Metode inkubasi benih didasarkan pada perkembangan patogen. Meski metode inkubasi akan memakan waktu yang lebih lama, namun hasilnya jauh lebih baik daripada pemeriksaan tanpa inkubasi.
Pengamatan terhadap benih setelah waktu inkubasi yang ditentukan, dapat dilakukan dengan metode sebagai berikut:
Metode kertas blotter/kertas saring/Kertas serap
Kertas ini digunakan untuk menumbuhkan patogen pada benih. Setelah waktu inkubasi selesai (5-7 hari), dilakukan pengamatan secara makroskopik terhadap karakteristik patogen yang tumbuh, yaitu dengan melihat bentuk dan warna koloni cendawan/bakteri yang tumbuh dari benih tersebut. Pemeriksaan jamur dengan metode ini paling banyak digunakan karena mudah dilaksanakan dengan biaya yang relatif lebih murah. Jamur yang terbawa benih hampir semuanya dapat diuji dengan metode ini, termasuk Alternaria spp, Botrytis spp, Colletotrichum spp, Fusarium spp, Phoma spp dan lain-lain.
Metode agar
Pada dasarnya metode ini sama dengan metode kertas blotter, hanya medianya yang berbeda, yaitu dengan menggunakan agar steril, yaitu media PDA (Potato Dextrose Agar) Setelah waktu inkubasi selesai (5-7 hari), dilakukan pengamatan secara makroskopik terhadap karakteristik patogen yang tumbuh, yaitu dengan melihat bentuk dan warna koloni cendawan/bakteri yang tumbuh dari benih tersebut. Dibanding metode kertas blotter, metode ini memberikan kondisi yang lebih memadai untuk tumbuhnya spora, tetapi memakan biaya yang lebih banyak serta cara pengerjaan yang harus lebih hati-hati.

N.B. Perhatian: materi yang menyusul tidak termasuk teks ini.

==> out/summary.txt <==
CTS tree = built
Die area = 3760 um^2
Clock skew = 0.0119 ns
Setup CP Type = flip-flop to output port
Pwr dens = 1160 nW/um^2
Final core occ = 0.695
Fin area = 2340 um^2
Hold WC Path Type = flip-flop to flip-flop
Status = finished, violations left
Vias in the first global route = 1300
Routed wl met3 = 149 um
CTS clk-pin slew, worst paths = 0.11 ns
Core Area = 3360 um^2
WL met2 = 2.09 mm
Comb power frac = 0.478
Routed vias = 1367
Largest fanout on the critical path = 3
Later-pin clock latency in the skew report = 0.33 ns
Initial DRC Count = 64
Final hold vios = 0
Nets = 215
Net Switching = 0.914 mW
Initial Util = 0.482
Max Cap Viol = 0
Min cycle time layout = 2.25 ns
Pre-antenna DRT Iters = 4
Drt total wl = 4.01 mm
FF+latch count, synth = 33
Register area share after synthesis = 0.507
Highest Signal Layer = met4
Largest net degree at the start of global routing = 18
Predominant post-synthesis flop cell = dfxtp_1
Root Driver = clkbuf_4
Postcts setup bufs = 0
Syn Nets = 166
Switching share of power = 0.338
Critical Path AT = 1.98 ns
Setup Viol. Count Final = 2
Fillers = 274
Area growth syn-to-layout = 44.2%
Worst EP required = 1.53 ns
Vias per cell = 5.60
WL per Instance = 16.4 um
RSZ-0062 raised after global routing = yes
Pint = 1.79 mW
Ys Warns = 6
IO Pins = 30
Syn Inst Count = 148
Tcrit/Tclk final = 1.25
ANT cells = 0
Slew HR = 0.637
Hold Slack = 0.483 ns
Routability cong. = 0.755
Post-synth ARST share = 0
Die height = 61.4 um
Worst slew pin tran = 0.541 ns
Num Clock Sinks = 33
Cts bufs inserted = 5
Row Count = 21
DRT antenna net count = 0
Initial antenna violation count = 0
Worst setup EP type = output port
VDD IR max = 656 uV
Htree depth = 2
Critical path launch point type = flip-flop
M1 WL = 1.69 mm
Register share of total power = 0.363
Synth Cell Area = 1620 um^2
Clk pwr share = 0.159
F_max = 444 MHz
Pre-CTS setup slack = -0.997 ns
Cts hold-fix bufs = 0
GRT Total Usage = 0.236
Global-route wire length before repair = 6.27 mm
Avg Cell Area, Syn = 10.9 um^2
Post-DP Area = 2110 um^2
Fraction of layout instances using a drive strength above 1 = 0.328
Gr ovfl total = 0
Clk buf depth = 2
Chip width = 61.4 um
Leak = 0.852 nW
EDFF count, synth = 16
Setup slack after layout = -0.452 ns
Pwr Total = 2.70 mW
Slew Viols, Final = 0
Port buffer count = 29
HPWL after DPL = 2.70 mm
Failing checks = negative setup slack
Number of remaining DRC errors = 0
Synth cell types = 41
--- src/rtl/lfsr_pkg.sv ---
// lfsr_pkg -- shared constants, tap table and feedback function for lfsr.
//   MIN_WIDTH / MAX_WIDTH : legal register width range
//   tap_mask(width)       : 16-bit mask, bit (n-1) set for 1-indexed tap n
//   xnor_feedback(s, m)   : XNOR reduction of the masked state bits
package lfsr_pkg;

  localparam int MIN_WIDTH = 3;
  localparam int MAX_WIDTH = 16;

  function automatic logic [MAX_WIDTH-1:0] tap_mask(input int width);
    logic [MAX_WIDTH-1:0] m;
    case (width)
      3:       m = 16'h0006;  // {3,2}
      4:       m = 16'h000C;  // {4,3}
      5:       m = 16'h0014;  // {5,3}
      6:       m = 16'h0030;  // {6,5}
      7:       m = 16'h0060;  // {7,6}
      8:       m = 16'h00B8;  // {8,6,5,4}
      9:       m = 16'h0110;  // {9,5}
      10:      m = 16'h0240;  // {10,7}
      11:      m = 16'h0500;  // {11,9}
      12:      m = 16'h0829;  // {12,6,4,1}
      13:      m = 16'h100D;  // {13,4,3,1}
      14:      m = 16'h2015;  // {14,5,3,1}
      15:      m = 16'h6000;  // {15,14}
      16:      m = 16'hD008;  // {16,15,13,4}
      default: m = '0;
    endcase
    return m;
  endfunction

  // Every tap set has an even number of taps, so all-ones maps to
  // feedback 1 and is therefore a fixed point of the XNOR shift.
  function automatic logic xnor_feedback(input logic [MAX_WIDTH-1:0] state,
                                         input logic [MAX_WIDTH-1:0] mask);
    return ~^(state & mask);
  endfunction

endpackage

--- src/rtl/lfsr_feedback.sv ---
// lfsr_feedback -- combinational XNOR feedback for a WIDTH-bit Fibonacci LFSR.
//   WIDTH   : register width (3..16)
//   state_i : current LFSR state
//   fb_o    : feedback bit shifted into the LSB on the next edge
module lfsr_feedback
  import lfsr_pkg::*;
#(
  parameter int WIDTH = 3
) (
  input  logic [WIDTH-1:0] state_i,
  output logic             fb_o
);

  localparam logic [MAX_WIDTH-1:0] MASK = tap_mask(WIDTH);

  logic [MAX_WIDTH-1:0] state_ext;

  // Zero-extend so the package function can work on a fixed width; the
  // mask never selects bits above WIDTH-1.
  always_comb begin
    state_ext = '0;
    state_ext[WIDTH-1:0] = state_i;
  end

  assign fb_o = xnor_feedback(state_ext, MASK);

endmodule

--- src/rtl/lfsr.sv ---
// lfsr -- free-running maximal-length Fibonacci XNOR LFSR (shifts toward MSB).
//   WIDTH : register width, 3..16
//   SEED  : reset / lockup-recovery state (must not be all-ones)
//   clk   : clock, rising edge
//   reset : asynchronous active-high reset, loads SEED
//   Q     : current state, straight from the state register
//   wrap  : registered pulse, high for the cycle Q has just shifted into SEED
// Optional macro LFSR_LOCKUP_RECOVER_EN: an all-ones state reloads SEED on
// the next edge (without wrap) instead of locking up.
module lfsr
  import lfsr_pkg::*;
#(
  parameter int               WIDTH = 3,
  parameter logic [WIDTH-1:0] SEED  = '0
) (
  input  logic             clk,
  input  logic             reset,
  output logic [WIDTH-1:0] Q,
  output logic             wrap
);

  localparam logic [WIDTH-1:0] ALL_ONES = {WIDTH{1'b1}};

  if (WIDTH < MIN_WIDTH || WIDTH > MAX_WIDTH) begin : g_bad_width
    $error("lfsr: WIDTH %0d outside legal range 3..16", WIDTH);
  end
  if (SEED == ALL_ONES) begin : g_bad_seed
    $error("lfsr: SEED must not be the all-ones lockup state");
  end

  logic [WIDTH-1:0] q_q, q_d;
  logic             wrap_q, wrap_d;
  logic             fb;

  lfsr_feedback #(
    .WIDTH(WIDTH)
  ) u_feedback (
    .state_i(q_q),
    .fb_o   (fb)
  );

  always_comb begin
    q_d    = {q_q[WIDTH-2:0], fb};
    wrap_d = (q_d == SEED);
`ifdef LFSR_LOCKUP_RECOVER_EN
    // Recovery reloads SEED but is not a sequence restart.
    if (q_q == ALL_ONES) begin
      q_d    = SEED;
      wrap_d = 1'b0;
    end
`endif
  end

  always_ff @(posedge clk or posedge reset) begin
    if (reset) begin
      q_q    <= SEED;
      wrap_q <= 1'b0;
    end else begin
      q_q    <= q_d;
      wrap_q <= wrap_d;
    end
  end

  assign Q    = q_q;
  assign wrap = wrap_q;

endmodule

Pemeriksaan gejala serangan penyakit pada kecambah/lewat masa kecambah
Pada beberapa patogen terbawa benih atau seed borne, ada yang membutuhkan masa inkubasi yang lama (± 2 minggu), sehingga metode blotter atau agar tidak dapat memberikan gambaran adanya patogen. Untuk hal tersebut digunakan metode lain yaitu dengan melihat gejala serangan pada kecambah. Sebagai medianya digunakan tanah, pasir, atau batu bata, kertas hisap, tissue putih non farfum atau agar air yang sudah disterilisasi. Metode ini mulai diperkenalkan dan dikembangkan sejak tahun 1917 di Jerman oleh Hitner. Metode ini digunakan untuk melihat gejala serangan Fusarium nivale pada gandum dimana adanya cendawan tersebut tidak dapat terlihat pada saat pengujian daya berkecambah. Media yang digunakan adalah batu bata yang dihancurkan sampai berukuran 3-4 mm, lalu batu bata tersebut dibasahi dengan air steril yang cukup hingga tidak memerlukan penyiraman selama masa inkubasi. Suhu yang digunakan untuk merangsang pertumbuhan cendawan tersebut adalah 10-12 derajat C. Dengan menggunakan teknik yang sama dapat pula memeriksa adanya gejala serangan Septoria dan Drechslera pada serealia, tapi suhu yang diperlukan agak lebih tinggi yaitu 20 derajat C.
Pemeriksaan pertumbuhan tanaman atau “Growing on Test”
Metode ini digunakan untuk mengidentifikasi penyakit benih yang sulit diketahui dengan metode kertas atau agar, atau karena memerlukan waktu inkubasi yang lama, sehingga benih harus ditumbuhkan sampai melebihi masa kecambahnya dimana kemudian baru dapat dilihat gejala penyakitnya, misalnya Lettuce mosaic virus atau penyakit karena cendawan seperti Septoria sp, Fusarium sp pada gandum atau kubis. Cara pengujian ini dapat digunakan untuk menguji benih-benih yang berasal dari luar negeri (introduksi). Biasanya benih ditumbuhkan pada media yang steril dan ditumbuhkan pada rumah kaca yang diatur suhu dan kelembabannya.
Pengujian Serologi
Yaitu uji berdasarkan reaksi biokimia, misalnya Elisa Test. Pengujian ini biasanya digunakan di negara-negara yang sudah maju karena peralatan dan bahan yang relatif mahal serta diperlukan analis yang sudah terlatih. Kelebihan pengujian ini cukup sensitif untuk mendeteksi virus, dan hasilnya dapat diperoleh dalam waktu yang singkat.